Co-policy: Responsive Human-Robot Co-Creation for Musical Performances

xtli312@whu.edu.cn

Code

Art has long stood as a pivotal expression of human creativity, and music is a compact but demanding testbed for embodied artificial intelligence. Most generative AI systems create disembodied content: text, images, audio, or symbolic scores. A robot musician must do something harder. It must understand an incomplete human seed, contribute a complementary musical response, and realize that response through timed physical contact with an instrument.

Co-policy is a modular embodied AI agent for human-robot musical co-creation. It combines semantic intent grounding, constrained musical variation, and a low-latency Gaussian-Mixture Visuomotor Policy (GMP), allowing a chime-striking robot to move beyond playback and participate in physically grounded musical interaction.

Semantic music co-creation demo — Semantic music co-creation

Concerto co-creation demo — Concerto co-creation

GMP generalization demo — GMP generalization

A modular embodied co-creation agent

The core challenge is to connect semantic musical understanding with real-time, physically executable action. Co-policy addresses this through three coupled modules: a semantic anchor bank for Qwen-VL, a constrained musical variation planner, and a single-pass mixture-density visuomotor policy for robot execution.

Unlike robotic playback systems that merely reproduce user-specified notes, Co-policy interprets an incomplete creative seed under musical and physical constraints. The semantic anchor bank provides style descriptors, technical annotations, score context, robot-playability tags, and structured target plans. The planner preserves the human motif while introducing harmonic, rhythmic, or accompaniment variation.

Why a Gaussian-Mixture Visuomotor Policy?

A single target note can be reached through multiple feasible motions, such as a top-down strike, side swing, or gentle tap. Deterministic behavior cloning tends to average these alternatives, while diffusion-policy execution can preserve multimodality at the cost of repeated denoising. GMP represents these alternatives as latent action modes and predicts mixture parameters in one forward pass.

Mode 1 Top-down strike

Mode 2 Side swing

Mode 3 Gentle tap

{ mixture weights, means, covariances } = f_θ(vision, note plan)

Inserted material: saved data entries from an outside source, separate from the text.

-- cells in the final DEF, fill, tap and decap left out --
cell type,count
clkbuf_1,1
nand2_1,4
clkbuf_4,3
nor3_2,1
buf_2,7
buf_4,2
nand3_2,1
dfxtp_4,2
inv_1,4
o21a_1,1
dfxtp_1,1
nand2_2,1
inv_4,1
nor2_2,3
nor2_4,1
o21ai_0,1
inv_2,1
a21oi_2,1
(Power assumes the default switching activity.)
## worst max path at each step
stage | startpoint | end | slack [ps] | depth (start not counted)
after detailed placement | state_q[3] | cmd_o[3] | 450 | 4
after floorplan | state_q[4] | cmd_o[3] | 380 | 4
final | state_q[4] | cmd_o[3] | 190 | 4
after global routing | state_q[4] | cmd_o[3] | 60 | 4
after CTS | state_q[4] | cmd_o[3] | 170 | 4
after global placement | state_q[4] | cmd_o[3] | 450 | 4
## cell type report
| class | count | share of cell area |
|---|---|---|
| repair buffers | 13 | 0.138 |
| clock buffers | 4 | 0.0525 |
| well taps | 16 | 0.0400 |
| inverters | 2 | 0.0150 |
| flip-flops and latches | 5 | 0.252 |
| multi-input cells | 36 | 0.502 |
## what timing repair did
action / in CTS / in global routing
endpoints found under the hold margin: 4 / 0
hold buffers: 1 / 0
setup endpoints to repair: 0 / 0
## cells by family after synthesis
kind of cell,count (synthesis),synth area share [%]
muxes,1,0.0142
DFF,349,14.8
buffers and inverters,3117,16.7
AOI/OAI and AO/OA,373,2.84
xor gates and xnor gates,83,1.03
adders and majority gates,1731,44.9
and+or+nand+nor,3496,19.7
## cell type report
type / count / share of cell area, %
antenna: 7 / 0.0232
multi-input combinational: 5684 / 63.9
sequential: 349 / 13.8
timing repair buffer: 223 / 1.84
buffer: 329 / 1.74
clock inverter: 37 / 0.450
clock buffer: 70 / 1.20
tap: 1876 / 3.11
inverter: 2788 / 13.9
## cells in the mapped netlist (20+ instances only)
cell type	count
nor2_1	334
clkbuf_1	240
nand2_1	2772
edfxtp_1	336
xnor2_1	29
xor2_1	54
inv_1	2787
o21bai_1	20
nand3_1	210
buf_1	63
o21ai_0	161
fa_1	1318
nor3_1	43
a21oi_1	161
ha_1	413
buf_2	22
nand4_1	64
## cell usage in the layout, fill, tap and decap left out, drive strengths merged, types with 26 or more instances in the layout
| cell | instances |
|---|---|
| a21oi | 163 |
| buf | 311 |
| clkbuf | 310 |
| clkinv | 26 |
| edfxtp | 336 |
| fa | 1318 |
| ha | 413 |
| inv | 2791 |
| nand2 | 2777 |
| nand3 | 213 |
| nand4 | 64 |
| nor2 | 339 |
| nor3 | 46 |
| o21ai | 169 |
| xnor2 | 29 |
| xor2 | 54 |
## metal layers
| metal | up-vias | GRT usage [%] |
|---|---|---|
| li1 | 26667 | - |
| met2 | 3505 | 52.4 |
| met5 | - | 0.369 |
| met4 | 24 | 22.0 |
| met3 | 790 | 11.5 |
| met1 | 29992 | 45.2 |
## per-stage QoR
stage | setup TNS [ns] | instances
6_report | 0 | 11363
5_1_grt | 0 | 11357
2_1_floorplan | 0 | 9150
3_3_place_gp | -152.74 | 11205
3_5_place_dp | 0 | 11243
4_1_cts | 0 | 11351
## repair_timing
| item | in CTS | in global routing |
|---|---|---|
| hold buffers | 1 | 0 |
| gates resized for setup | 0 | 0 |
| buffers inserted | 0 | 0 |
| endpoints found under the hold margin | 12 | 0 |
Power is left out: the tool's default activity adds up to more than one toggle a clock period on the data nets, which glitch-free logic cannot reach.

Evaluating Co-policy on real-robot musical co-creation

We evaluate Co-policy on real-robot chime performance and use ManiSkill2 as a secondary visuomotor generalization sanity check. The real-robot study focuses on whether the agent aligns with human intent, contributes new musical material, executes feasible actions, and responds at interactive speed.

Chime Striking Evaluation

Method Acc Freq

ManiSkill2-style

0.44

15.2 Hz

0.51

10.1 Hz

Diffusion Policy

0.56

1.01 Hz

DROID-adapted BC

0.47

14.2 Hz

Co-policy

0.69

18.6 Hz

combined accuracy post-command action frequency

Table values from the paper: Co-policy reaches 0.69 combined chime-striking accuracy and 18.6 Hz post-command action frequency. The frequency measures the visuomotor execution loop after a robot command is available; it is not a full speech-to-action latency claim.

Where do we go from here?

Co-policy points toward embodied AI systems that can participate in artistic practice rather than only generating disembodied media. The current system is still bounded by the semantic anchor bank, the available instrument, acoustic noise, and limited tactile or force feedback. Future work will extend the framework to richer acoustic source separation, contact feedback, additional instruments, multi-robot ensembles, and longer human-AI improvisation.

The implementation is available in the accompanying GitHub repository, including semantic anchors, the constrained music planner, the real-robot execution loop, and ManiSkill2-based evaluation infrastructure.